Who Owns Whom

Incidental coincidences this month of February 2022 as the latest WoW report on electricity generation in Southern Africa was released; the IMF report (11 Feb) highlighting challenges to be addressed by Eskom and the President of the Republic of South Africa, Mr. Ramaphosa’s State of the Nation address (SONA) on the 10th of February also emphasising the importance of electricity generation as a catalyst or impediment to economic growth.

Eskom and its problems have practically been in the news daily and in an intensifying manner for the last 13 years. It started with the first “load shedding” in 2007.

Electricity non-availability and its constricting grip on growth, is a stark reality for the next 3 – 5 years. The polite but unequivocal wording of the IMF report on the urgency for Eskom address a few challenges and free up the generation sector may have been behind the top ranking of the issue in the SONA. The IMF report summed up the challenges to be resolved as “Overemployed, Overpaid, Under-skilled, Over-indebted and Under-capacitated”

Global economies have been “Disrupted” to a great extent by technology; however, South Africa can do with some disruption in the Eskom stable. Eskom and the Department of Minerals and Energy started the discussion about the introduction of new entrants in the electricity generation market for more than a decade and it was only in 2021 that President Ramaphosa announced the 100 MW independent generation capacity, which was also delayed by state and Nersa’s bureaucracy that further stifled industries.

We are of the view that economic growth derives from productivity and conditional volume growth NOT cost increases. Excessive price increases have a negative effect on industry and the economy as it pushes inflation higher and hinders competitiveness.

The graph across clearly illustrates the positive contribution made to the economy by Eskom from 1991 to 2007 (cost effective pricing and increasing volumes) , and the accelerating negative contribution thereafter (forever higher pricing and decreasing volumes).

As narrated in the latest WoW report on Electricity generation, Eskom’s problems have inadvertently affected the whole of the SADC region by the sheer size of its GDP. The Southern African Power Pool established in 1995 for the supply and distribution of electricity in the region was materially affected. In the nineties Eskom was going to light up Africa, and exported electricity to many countries. It powered the Mozal Aluminum smelter and afforded the Hillside aluminum smelters in Richards Bay a thriving export hub, lately negatively disrupted by Eskom’s pricing.

In 2021 alone South Africa had 650 hours, that’s as good as a month, of load shedding and was unable to feed the international grid. Angola, Tanzania and Mozambique started investing in power generation but are still short of capacity.
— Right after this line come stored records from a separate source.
--- config.mk ---
export PLATFORM = sky130hd
export DESIGN_NAME = scom_satellite
export DESIGN_NICKNAME = d
export VERILOG_FILES = /design/src/source/scom_bus_pkg.sv /design/src/source/scom_proto_pkg.sv /design/src/source/scom_data_shifter.sv /design/src/source/scom_frame_ctrl.sv /design/src/source/scom_head_shifter.sv /design/src/source/scom_satellite.sv
export VERILOG_INCLUDE_DIRS = /design/src /design/src/include
export SDC_FILE = /design/constraint.sdc
export NUM_CORES = 1
export LEC_CHECK = 0
export BUFFER_PORTS_ARGS = -buffer_cell sky130_fd_sc_hd__buf_2
export CAP_MARGIN = 30
export CORE_MARGIN = 2
export CORE_UTILIZATION = 49
export CTS_CLUSTER_SIZE = 25
export DETAILED_ROUTE_END_ITERATION = 7
export MAX_ROUTING_LAYER = met4
export PLACE_DENSITY = 0.81
export SYNTH_ARGS = -nofsm -noshare
export SYNTH_HDL_FRONTEND = slang
export SYNTH_HIERARCHICAL = 1
export SYNTH_SLANG_ARGS = --single-unit
--- constraint.sdc ---
create_clock -name nclk -period 5.09 [get_ports nclk]
set_input_delay 0.7635 -clock nclk [delete_from_list [all_inputs] [get_ports nclk]]
set_output_delay 0.7635 -clock nclk [all_outputs]
set_load 0.02 [all_outputs]
--- src/include/scom_config.svh ---
// SCOM satellite configuration
// Field widths, data word geometry and the bit counter checkpoints of a frame
`ifndef SCOM_CONFIG_SVH
`define SCOM_CONFIG_SVH

`define SCOM_SATID_BITS 4
`define SCOM_REGID_BITS 6
`define SCOM_DATA_BITS 64
`define SCOM_PAR_GROUP 16
`define SCOM_PAR_BITS 4
`define SCOM_CNT_BITS 7
// Start bit, satellite id, register id, read/not-write and header parity
`define SCOM_HEAD_BITS 13
// Echoed start bit and ids followed by the five status bits
`define SCOM_UL_BITS 16

// Counter value on the last bit of each field
`define SCOM_CNT_EOF_HEAD (`SCOM_HEAD_BITS - 1)
`define SCOM_CNT_EOF_WDATA (`SCOM_CNT_EOF_HEAD + `SCOM_DATA_BITS)
`define SCOM_CNT_EOF_WPAR (`SCOM_CNT_EOF_WDATA + `SCOM_PAR_BITS)
`define SCOM_CNT_EOF_ULHEAD (`SCOM_UL_BITS - 1)
`define SCOM_CNT_RPAR_START (`SCOM_UL_BITS + `SCOM_DATA_BITS)
`define SCOM_CNT_EOF_RDATA (`SCOM_CNT_RPAR_START + `SCOM_PAR_BITS - 1)

`endif

--- src/source/scom_bus_pkg.sv ---
// SCOM local register bus types
// Address, data word, data parity and acknowledge info of the register side
`include "scom_config.svh"

package scom_bus_pkg;

   typedef logic [`SCOM_REGID_BITS-1:0] reg_addr_t;

   typedef logic [`SCOM_DATA_BITS-1:0] data_word_t;

   // One bit per group of SCOM_PAR_GROUP data bits
   typedef logic [`SCOM_PAR_BITS-1:0] par_vec_t;

   // Zero means the register access completed without error
   typedef logic [1:0] ack_info_t;

endpackage

--- src/source/scom_proto_pkg.sv ---
// SCOM serial protocol types
// Frame states, the command bit and the header and status fields of a frame
`include "scom_config.svh"

package scom_proto_pkg;

   // Every code has even parity, so a single flipped state bit shows up
   typedef enum logic [4:0] {
      IDLE         = 5'b00000,
      REC_HEAD     = 5'b00011,
      CHECK_BEFORE = 5'b00101,
      REC_WDATA    = 5'b00110,
      REC_WPAR     = 5'b01001,
      EXE_CMD      = 5'b01010,
      FILLER0      = 5'b01100,
      FILLER1      = 5'b01111,
      GEN_ULINFO   = 5'b10001,
      SEND_ULINFO  = 5'b10010,
      SEND_RDATA   = 5'b10100,
      SEND_0       = 5'b10111,
      SEND_1       = 5'b11000,
      CHECK_WPAR   = 5'b11011,
      NOT_SELECTED = 5'b11110
   } frame_state_e;

   typedef enum logic {
      CMD_WRITE = 1'b0,
      CMD_READ  = 1'b1
   } cmd_e;

   typedef logic [`SCOM_SATID_BITS-1:0] sat_id_t;
   typedef logic [`SCOM_HEAD_BITS-1:0] head_t;
   typedef logic [`SCOM_UL_BITS-`SCOM_SATID_BITS-`SCOM_REGID_BITS-2:0] tail_t;

endpackage

--- src/source/scom_data_shifter.sv ---
// SCOM data shifter
// Collects write data and its parity, checks the write parity, and returns
// read data followed by generated group parity, least significant bit first
`include "scom_config.svh"

module scom_data_shifter (
   input  logic                          nclk,
   input  logic                          rst_n,
   input  scom_proto_pkg::frame_state_e  state,
   input  logic                          data_shift,
   input  logic                          par_shift,
   input  logic                          send_par,
   input  logic                          dch,
   input  logic                          sc_ack,
   input  scom_proto_pkg::cmd_e          cmd,
   input  scom_bus_pkg::data_word_t      sc_rdata,
   output scom_bus_pkg::data_word_t      sc_wdata,
   output logic                          sc_wparity,
   output logic                          wpar_err,
   output logic                          data_bit,
   output logic                          par_bit
);

   scom_bus_pkg::data_word_t  data_q;
   scom_bus_pkg::par_vec_t    par_q;
   scom_bus_pkg::par_vec_t    rpar;
   logic                      is_read;
   logic                      sending;
   logic                      data_adv;
   logic                      par_adv;

   assign is_read  = (cmd == scom_proto_pkg::CMD_READ);
   assign sending  = (state == scom_proto_pkg::SEND_RDATA);
   assign data_adv = data_shift | (sending & ~send_par);
   assign par_adv  = par_shift | send_par;

   // Parity bit i covers data bits 16i to 16i+15
   always_comb
   begin
      for (int i = 0; i < `SCOM_PAR_BITS; i++)
         rpar[i] = ^data_q[i*`SCOM_PAR_GROUP +: `SCOM_PAR_GROUP];
   end

   always_ff @(posedge nclk)
   begin
      if (state == scom_proto_pkg::EXE_CMD && sc_ack && is_read)
         data_q <= sc_rdata;
      else if (data_adv)
         data_q <= {dch & ~sending, data_q[`SCOM_DATA_BITS-1:1]};
   end

   // Received write parity is kept on writes and replaced by the
   // generated parity only on reads
   always_ff @(posedge nclk or negedge rst_n)
   begin
      if (!rst_n)
         par_q <= '0;
      else if (state == scom_proto_pkg::FILLER1 && is_read)
         par_q <= rpar;
      else if (par_adv)
         par_q <= {dch & ~send_par, par_q[`SCOM_PAR_BITS-1:1]};
   end

   assign sc_wdata   = data_q;
   assign sc_wparity = ^par_q;
   assign wpar_err   = ^{data_q, par_q};
   assign data_bit   = data_q[0];
   assign par_bit    = par_q[0];

endmodule

--- src/source/scom_frame_ctrl.sv ---
// SCOM frame controller
// Sequences header reception, write data, the register access and the reply
// with a parity protected state code and a bit counter, and drives the
// registered data channel output
`include "scom_config.svh"

module scom_frame_ctrl (
   input  logic                          nclk,
   input  logic                          rst_n,
   input  logic                          active,
   input  logic                          abort,
   input  logic                          dch,
   input  logic                          cch_held,
   input  logic                          match,
   input  logic                          head_err,
   input  scom_proto_pkg::cmd_e          cmd,
   input  logic                          wpar_err,
   input  logic                          ack_err,
   input  logic                          sc_ack,
   input  logic                          ul_bit,
   input  logic                          data_bit,
   input  logic                          par_bit,
   output scom_proto_pkg::frame_state_e  state,
   output logic                          data_shift,
   output logic                          par_shift,
   output logic                          send_par,
   output logic                          sc_req,
   output logic                          dch_out,
   output logic                          state_err
);

   scom_proto_pkg::frame_state_e  state_q;
   scom_proto_pkg::frame_state_e  next_state;
   logic [`SCOM_CNT_BITS-1:0]     cnt_q;
   logic [`SCOM_CNT_BITS-1:0]     cnt_next;
   logic                          is_read;
   logic                          dch_out_next;

   assign is_read = (cmd == scom_proto_pkg::CMD_READ);

   always_comb
   begin
      next_state = state_q;
      case (state_q)
         scom_proto_pkg::IDLE:
            if (dch)
               next_state = scom_proto_pkg::REC_HEAD;
         scom_proto_pkg::REC_HEAD:
            if (cnt_q == `SCOM_CNT_EOF_HEAD)
               next_state = scom_proto_pkg::CHECK_BEFORE;
         scom_proto_pkg::CHECK_BEFORE:
            if (!match)
               next_state = scom_proto_pkg::NOT_SELECTED;
            else if (is_read && head_err)
               next_state = scom_proto_pkg::FILLER0;
            else if (is_read)
               next_state = scom_proto_pkg::EXE_CMD;
            else
               next_state = scom_proto_pkg::REC_WDATA;
         scom_proto_pkg::REC_WDATA:
            if (cnt_q == `SCOM_CNT_EOF_WDATA)
               next_state = scom_proto_pkg::REC_WPAR;
         scom_proto_pkg::REC_WPAR:
            if (cnt_q == `SCOM_CNT_EOF_WPAR)
               next_state = head_err ? scom_proto_pkg::FILLER0 : scom_proto_pkg::CHECK_WPAR;
         scom_proto_pkg::CHECK_WPAR:
            next_state = wpar_err ? scom_proto_pkg::FILLER1 : scom_proto_pkg::EXE_CMD;
         scom_proto_pkg::EXE_CMD:
            if (sc_ack)
               next_state = scom_proto_pkg::FILLER1;
         scom_proto_pkg::FILLER0:
            next_state = scom_proto_pkg::FILLER1;
         scom_proto_pkg::FILLER1:
            next_state = scom_proto_pkg::GEN_ULINFO;
         scom_proto_pkg::GEN_ULINFO:
            next_state = scom_proto_pkg::SEND_ULINFO;
         scom_proto_pkg::SEND_ULINFO:
            // Read data follows only a clean read
            if (cnt_q == `SCOM_CNT_EOF_ULHEAD)
               next_state = (is_read && !ack_err && !head_err) ? scom_proto_pkg::SEND_RDATA
                                                                : scom_proto_pkg::SEND_0;
         scom_proto_pkg::SEND_RDATA:
            if (cnt_q == `SCOM_CNT_EOF_RDATA)
               next_state = scom_proto_pkg::SEND_0;
         scom_proto_pkg::SEND_0:
            next_state = scom_proto_pkg::SEND_1;
         scom_proto_pkg::SEND_1:
            next_state = scom_proto_pkg::IDLE;
         scom_proto_pkg::NOT_SELECTED:
            if (!cch_held)
               next_state = scom_proto_pkg::IDLE;
         default:
            next_state = scom_proto_pkg::IDLE;
      endcase
   end

   // The counter holds the index of the frame bit currently on dch
   always_comb
   begin
      case (state_q)
         scom_proto_pkg::IDLE:
            cnt_next = {{(`SCOM_CNT_BITS-1){1'b0}}, dch};
         scom_proto_pkg::GEN_ULINFO:
            cnt_next = '0;
         scom_proto_pkg::REC_HEAD,
         scom_proto_pkg::CHECK_BEFORE,
         scom_proto_pkg::REC_WDATA,
         scom_proto_pkg::REC_WPAR,
         scom_proto_pkg::SEND_ULINFO:
            cnt_next = cnt_q + 1'b1;
         scom_proto_pkg::SEND_RDATA:
            // Stops on the last read parity bit
            if (cnt_q != `SCOM_CNT_EOF_RDATA)
               cnt_next = cnt_q + 1'b1;
            else
               cnt_next = cnt_q;
         default:
            cnt_next = cnt_q;
      endcase
   end

   always_ff @(posedge nclk or negedge rst_n)
   begin
      if (!rst_n)
      begin
         state_q <= scom_proto_pkg::IDLE;
         cnt_q   <= '0;
      end
      else if (active)
      begin
         state_q <= abort ? scom_proto_pkg::IDLE : next_state;
         cnt_q   <= abort ? '0 : cnt_next;
      end
   end

   assign send_par = (state_q == scom_proto_pkg::SEND_RDATA) && (cnt_q >= `SCOM_CNT_RPAR_START);

   assign dch_out_next = (state_q == scom_proto_pkg::SEND_ULINFO) ? ul_bit :
                         (state_q == scom_proto_pkg::SEND_0)      ? 1'b0 :
                         (state_q == scom_proto_pkg::SEND_1)      ? 1'b1 :
                         (state_q == scom_proto_pkg::SEND_RDATA)  ? (send_par ? par_bit : data_bit) :
                         dch;

   // Not gated by active so that the ring keeps forwarding
   always_ff @(posedge nclk or negedge rst_n)
   begin
      if (!rst_n)
         dch_out <= 1'b0;
      else
         dch_out <= dch_out_next;
   end

   assign state      = state_q;
   assign sc_req     = (state_q == scom_proto_pkg::EXE_CMD);
   assign data_shift = (state_q == scom_proto_pkg::CHECK_BEFORE) ||
                       (state_q == scom_proto_pkg::REC_WDATA);
   assign par_shift  = (state_q == scom_proto_pkg::REC_WPAR);
   assign state_err  = ^state_q;

   a_req_release: assert property (@(posedge nclk) disable iff (!rst_n)
      $fell(sc_req) |-> $past(sc_ack || abort));

   a_cnt_range: assert property (@(posedge nclk) disable iff (!rst_n)
      cnt_q <= `SCOM_CNT_EOF_RDATA);

endmodule

--- src/source/scom_head_shifter.sv ---
// SCOM header shifter
// Captures the frame header, matches the satellite id, checks header parity
// and shifts the echoed header and status bits back out for the reply
`include "scom_config.svh"

module scom_head_shifter (
   input  logic                          nclk,
   input  logic                          rst_n,
   input  scom_proto_pkg::frame_state_e  state,
   input  logic                          dch,
   input  scom_proto_pkg::sat_id_t       sat_id,
   input  logic                          wpar_err,
   input  logic                          sc_ack,
   input  scom_bus_pkg::ack_info_t       sc_ack_info,
   output logic                          match,
   output logic                          head_err,
   output scom_proto_pkg::cmd_e          cmd,
   output scom_bus_pkg::reg_addr_t       sc_addr,
   output logic                          ack_err,
   output logic                          ul_bit
);

   scom_proto_pkg::head_t    head_q;
   scom_proto_pkg::tail_t    tail_q;
   scom_bus_pkg::ack_info_t  ack_q;
   logic                     head_bad_q;
   logic                     par_now;
   logic [3:0]               status;

   // Start bit sits at the top, then satellite id, register id, r/nw, parity
   assign match   = (head_q[`SCOM_HEAD_BITS-2 -: `SCOM_SATID_BITS] == sat_id);
   assign sc_addr = head_q[`SCOM_REGID_BITS+1:2];
   assign cmd     = scom_proto_pkg::cmd_e'(head_q[1]);
   assign par_now = ^head_q[`SCOM_HEAD_BITS-2:0];

   assign head_err = (state == scom_proto_pkg::CHECK_BEFORE) ? par_now : head_bad_q;
   assign ack_err  = |ack_q;
   assign ul_bit   = head_q[`SCOM_HEAD_BITS-1];

   // Ack info goes out least significant bit first
   assign status = {ack_q, wpar_err & (cmd == scom_proto_pkg::CMD_WRITE), ~head_bad_q};

   always_ff @(posedge nclk or negedge rst_n)
   begin
      if (!rst_n)
      begin
         head_q     <= '0;
         tail_q     <= '0;
         ack_q      <= '0;
         head_bad_q <= 1'b0;
      end
      else
      begin
         if ((state == scom_proto_pkg::IDLE && dch) || state == scom_proto_pkg::REC_HEAD)
            head_q <= {head_q[`SCOM_HEAD_BITS-2:0], dch};
         else if (state == scom_proto_pkg::SEND_ULINFO)
            head_q <= {head_q[`SCOM_HEAD_BITS-2:2], tail_q[0], head_q[1:0]};

         if (state == scom_proto_pkg::GEN_ULINFO)
            tail_q <= {^{sat_id, sc_addr, status}, status};
         else if (state == scom_proto_pkg::SEND_ULINFO)
            tail_q <= tail_q >> 1;

         if (state == scom_proto_pkg::EXE_CMD && sc_ack)
            ack_q <= sc_ack_info;
         else if (state == scom_proto_pkg::IDLE)
            ack_q <= '0;

         if (state == scom_proto_pkg::CHECK_BEFORE)
            head_bad_q <= par_now;
         else if (state == scom_proto_pkg::IDLE)
            head_bad_q <= 1'b0;
      end
   end

   // Latched ack info lives only from the acknowledge to the end of a reply
   // that carries no read data
   a_ack_after_exe: assert property (@(posedge nclk) disable iff (!rst_n)
      (ack_q != '0) |-> (state inside {scom_proto_pkg::FILLER1, scom_proto_pkg::GEN_ULINFO,
                                       scom_proto_pkg::SEND_ULINFO, scom_proto_pkg::SEND_0,
                                       scom_proto_pkg::SEND_1, scom_proto_pkg::IDLE}));

endmodule

--- src/source/scom_satellite.sv ---
// SCOM ring satellite
// Receives register access frames on the serial data channel, runs them on
// the local register bus and sends the reply, forwarding the ring otherwise

module scom_satellite (
   input  logic                       nclk,
   input  logic                       rst_n,
   input  scom_proto_pkg::sat_id_t    sat_id,
   input  logic                       scom_dch_in,
   input  logic                       scom_cch_in,
   input  logic                       sc_ack,
   input  scom_bus_pkg::ack_info_t    sc_ack_info,
   input  scom_bus_pkg::data_word_t   sc_rdata,
   input  logic                       fsm_reset,
   output logic                       scom_dch_out,
   output logic                       scom_cch_out,
   output logic                       sc_req,
   output logic                       sc_r_nw,
   output scom_bus_pkg::reg_addr_t    sc_addr,
   output scom_bus_pkg::data_word_t   sc_wdata,
   output logic                       sc_wparity,
   output logic                       scom_err
);

   scom_proto_pkg::frame_state_e  state;
   scom_proto_pkg::cmd_e          cmd;
   logic                          dch_q;
   logic [1:0]                    cch_q;
   logic                          err_q;
   logic                          active;
   logic                          abort;
   logic                          data_shift;
   logic                          par_shift;
   logic                          send_par;
   logic                          match;
   logic                          head_err;
   logic                          ack_err;
   logic                          ul_bit;
   logic                          wpar_err;
   logic                          data_bit;
   logic                          par_bit;
   logic                          state_err;

   always_ff @(posedge nclk or negedge rst_n)
   begin
      if (!rst_n)
      begin
         dch_q <= 1'b0;
         cch_q <= '0;
         err_q <= 1'b0;
      end
      else
      begin
         dch_q <= scom_dch_in;
         cch_q <= {cch_q[0], scom_cch_in};
         // Sticky until reset
         err_q <= err_q | state_err;
      end
   end

   // The FSM only runs while the control line or its recent copies are high
   assign active = scom_cch_in | (|cch_q);
   assign abort  = (cch_q[0] & ~scom_cch_in) | fsm_reset | err_q;

   assign scom_cch_out = cch_q[0];
   assign scom_err     = err_q;
   assign sc_r_nw      = (cmd == scom_proto_pkg::CMD_READ);

   scom_frame_ctrl u_frame_ctrl (
      .nclk       (nclk),
      .rst_n      (rst_n),
      .active     (active),
      .abort      (abort),
      .dch        (dch_q),
      .cch_held   (cch_q[0]),
      .match      (match),
      .head_err   (head_err),
      .cmd        (cmd),
      .wpar_err   (wpar_err),
      .ack_err    (ack_err),
      .sc_ack     (sc_ack),
      .ul_bit     (ul_bit),
      .data_bit   (data_bit),
      .par_bit    (par_bit),
      .state      (state),
      .data_shift (data_shift),
      .par_shift  (par_shift),
      .send_par   (send_par),
      .sc_req     (sc_req),
      .dch_out    (scom_dch_out),
      .state_err  (state_err)
   );

   scom_head_shifter u_head_shifter (
      .nclk        (nclk),
      .rst_n       (rst_n),
      .state       (state),
      .dch         (dch_q),
      .sat_id      (sat_id),
      .wpar_err    (wpar_err),
      .sc_ack      (sc_ack),
      .sc_ack_info (sc_ack_info),
      .match       (match),
      .head_err    (head_err),
      .cmd         (cmd),
      .sc_addr     (sc_addr),
      .ack_err     (ack_err),
      .ul_bit      (ul_bit)
   );

   scom_data_shifter u_data_shifter (
      .nclk       (nclk),
      .rst_n      (rst_n),
      .state      (state),
      .data_shift (data_shift),
      .par_shift  (par_shift),
      .send_par   (send_par),
      .dch        (dch_q),
      .sc_ack     (sc_ack),
      .cmd        (cmd),
      .sc_rdata   (sc_rdata),
      .sc_wdata   (sc_wdata),
      .sc_wparity (sc_wparity),
      .wpar_err   (wpar_err),
      .data_bit   (data_bit),
      .par_bit    (par_bit)
   );

endmodule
South Africa has had several “Integrated energy planning frameworks” but so far since 2007 no efficient cost effective new power generation is in sight.

According to reports published prior to the pandemic, Southern African countries had extensive plans for installing additional generation capacity which will increase the size of the industry if they go ahead but not all planned expansion was achieved. In fact all southern African countries planned capacity is lagging behind and net capacity has declined in recent years.

National Energy Regulator of South Africa (Nersa) in its principles document on electricity supply prices appears biased in supporting tariff structures that support Eskom rather than transition to promoting renewables. Transition to a more sustainable energy mix has to be gradual but it has to happen. It also should not rob people who invest in renewables like solar power with prohibitive tariffs. The high cost of administered pricing and rising inflation is enough of a burden; removing discretionary income hinders economic growth.

Southern African countries need to carefully select sustainable strategies for their energy mix and act on them if they wish to drive economic growth. Some energy experts believe that Nuclear energy should be part of a best solution and the diagram below seems to support that notion. Which ever way, decisions need to be made and acted upon fast.